So, I think those goals are achievable. I think setting up a legitimate government is an achievable goal. I think establishing Iraqi domestic security forces is a legitimate goal and goals that can be reached in a fair amount of time. I think two things really trouble Americans, and the first is somehow people think, yes, it's a mess. But you know something, all of these things are messes. The notion that these things could be easy and bloodless and simple is just not true. Look back at Europe and Japan and the occupations as easy and effortless, they quite honestly weren't. There were fears about revolutions and everything else. So, the point is Iraq is not terribly different from where we're trying to reestablish the countries and turn them back to civilian leadership so they can be reconstructed. We're not far off from where we need to be, which is immediately, an amazingly and complex thing to do.

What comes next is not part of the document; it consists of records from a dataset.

## src/rtl/jimmy_port_capture.sv

```systemverilog
`default_nettype none
// jimmy_port_capture: captures each channel's last strobed port value on the strobe falling edge into a
// shared show-ahead FIFO, with sticky overflow and an auto-incrementing stimulus port. Rev 1.0
module jimmy_port_capture #(
  parameter int DATA_W     = 8,
  parameter int NUM_CH     = 4,
  parameter int FIFO_DEPTH = 16,
  parameter int STIM_CH    = 1,
  parameter int STIM_INIT  = 0,
  parameter int INC_STEP   = 1,
  localparam int CH_W      = (NUM_CH > 1) ? $clog2(NUM_CH) : 1,
  localparam int AW        = $clog2(FIFO_DEPTH),
  localparam int CNT_W     = AW + 1,
  localparam int ENT_W     = CH_W + DATA_W
) (
  input  logic                     jimmy_clk,
  input  logic                     reset,
  input  logic [NUM_CH-1:0]        out_strobe,
  input  logic [NUM_CH*DATA_W-1:0] out_port,
  input  logic [NUM_CH-1:0]        ch_enable,
  output logic [DATA_W-1:0]        in_port,
  input  logic                     rd_en,
  output logic                     rd_valid,
  output logic [ENT_W-1:0]         rd_data,
  output logic [CNT_W-1:0]         fifo_count,
  output logic                     overflow,
  input  logic                     clr_overflow
);

  logic [NUM_CH-1:0] prev_q;
  logic [NUM_CH-1:0] pend_q, pend_d;
  logic [DATA_W-1:0] hold_q  [NUM_CH];
  logic [DATA_W-1:0] pdata_q [NUM_CH];
  logic [ENT_W-1:0]  mem_q   [FIFO_DEPTH];
  logic [AW-1:0]     wr_ptr_q, rd_ptr_q;
  logic [CNT_W-1:0]  count_q, count_d;
  logic [DATA_W-1:0] in_port_q, in_port_d;
  logic              ovf_q, ovf_d;

  logic [NUM_CH-1:0] fall, cap, retrig, gnt_oh;
  logic [CH_W-1:0]   gnt_ch;
  logic              push_req, full, pop, accept, drop;

  assign fall     = prev_q & ~out_strobe;
  assign cap      = fall & ch_enable;
  assign push_req = |pend_q;
  assign full     = (count_q == CNT_W'(FIFO_DEPTH));
  assign pop      = rd_en & (count_q != '0);
  // A pop in the same cycle frees the slot, so a full FIFO can still accept.
  assign accept   = push_req & (~full | pop);
  assign drop     = push_req & full & ~pop;

  always_comb begin
    gnt_ch = '0;
    gnt_oh = '0;
    for (int c = NUM_CH - 1; c >= 0; c--) begin
      if (pend_q[c]) gnt_ch = CH_W'(c);
    end
    if (push_req) gnt_oh[gnt_ch] = 1'b1;
  end

  // The channel being drained this cycle does not count as a lost re-trigger.
  assign retrig = cap & pend_q & ~gnt_oh;
  assign pend_d = (pend_q & ~gnt_oh) | cap;

  always_comb begin
    count_d = count_q;
    case ({accept, pop})
      2'b10:   count_d = count_q + 1'b1;
      2'b01:   count_d = count_q - 1'b1;
      default: count_d = count_q;
    endcase
    ovf_d = ovf_q;
    if (drop || (|retrig)) ovf_d = 1'b1;
    else if (clr_overflow) ovf_d = 1'b0;
    in_port_d = in_port_q;
    if (accept && (gnt_ch == CH_W'(STIM_CH))) in_port_d = in_port_q + DATA_W'(INC_STEP);
  end

  generate
    for (genvar c = 0; c < NUM_CH; c++) begin : g_ch
      always_ff @(posedge jimmy_clk or negedge reset) begin
        if (!reset) begin
          hold_q[c]  <= '0;
          pdata_q[c] <= '0;
        end else begin
          if (out_strobe[c]) hold_q[c] <= out_port[c*DATA_W +: DATA_W];
          if (cap[c])        pdata_q[c] <= hold_q[c];
        end
      end
    end
  endgenerate

  always_ff @(posedge jimmy_clk or negedge reset) begin
    if (!reset) begin
      prev_q    <= '0;
      pend_q    <= '0;
      wr_ptr_q  <= '0;
      rd_ptr_q  <= '0;
      count_q   <= '0;
      in_port_q <= DATA_W'(STIM_INIT);
      ovf_q     <= 1'b0;
    end else begin
      prev_q    <= out_strobe;
      pend_q    <= pend_d;
      count_q   <= count_d;
      in_port_q <= in_port_d;
      ovf_q     <= ovf_d;
      if (accept) wr_ptr_q <= wr_ptr_q + 1'b1;
      if (pop)    rd_ptr_q <= rd_ptr_q + 1'b1;
    end
  end

  // Storage needs no reset: the output is masked whenever the FIFO is empty.
  always_ff @(posedge jimmy_clk) begin
    if (accept) mem_q[wr_ptr_q] <= {gnt_ch, pdata_q[gnt_ch]};
  end

  assign rd_valid   = (count_q != '0);
  assign rd_data    = rd_valid ? mem_q[rd_ptr_q] : '0;
  assign fifo_count = count_q;
  assign in_port    = in_port_q;
  assign overflow   = ovf_q;

endmodule
`default_nettype wire

```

CARPENTER: Unfortunately it is not comparable to the situations in Germany and Japan after World War II. Those were cohesive modern societies. Iraq really is not. And the situation is deteriorating. Every cycle of violence in the past year has been a bit worse than the previous cycle. Every upsurge a bit worse. The security situation is getting worse, not better. And sentiment in Iraq is turning rapidly against the United States. A poll taken by Gallup, CNN, and "Usa Today," just a couple weeks ago showed 57 percent of Iraqis wanted us to leave immediately, 70 percent regard us as occupiers, not liberators. And positive views towards the United States were down to 23 percent, and that was before all the scandal involving the prison abuses. One can only imagine what the figures are now.

CARAFANO: I take Ted's point on the polls, and the date it is interesting but irrelevant. We did polling in Japan and Austria, which is technically a liberated and not occupied country and Germany as well, and people hated us and didn't want to be occupied. You wouldn't expect people to want to be occupied. We asked people, do you want to -- do you want a legitimate government, do you want Iraqi forces protecting you. I believe, a majority would say yes. To do those things, it will take some time. I think we could have done a better job and move faster on getting up Iraqi security forces. But the good news in Fallujah and Najaf, and here is where I disagree with Ted, all the violent acts and recent uprisings haven't led to civil war, haven't knocked us off the political track, they haven't pushed going forward with the security situation. I think we can move faster with the Iraqi security forces. I think that's the key to success. I think the goals are achievable.

DOBBS: Define success here, James. I think, the real question is national interest. You mentioned Najaf and Fallujah. In Fallujah the provisional authority has put Ba'athists in charge in Najaf, seeking to put lieutenants of Muqtada Al-Sadr in charge and bring in some of his henchmen and gunmen. This does not sound, be any definition in the most carefully worded political definition like victory or progress.

CARAFANO: This isn't about victory. We won the war. We deposed the regime of Saddam Hussein, which was our primary national interest and goal. We're doing what, you know, Colin Powell said you have to do. You break it, you buy it. Yes, there are people from the old regime that are going to be in positions. If you look at any one in the post-war occupation situations in Germany and Austria and Japan, when you build domestic security, part of that leadership has to come from the old order, because you can't grow generals overnight. You have to find people willing to cooperate, won't overthrow the government, aren't criminals, aren't tied to the old regime to badly.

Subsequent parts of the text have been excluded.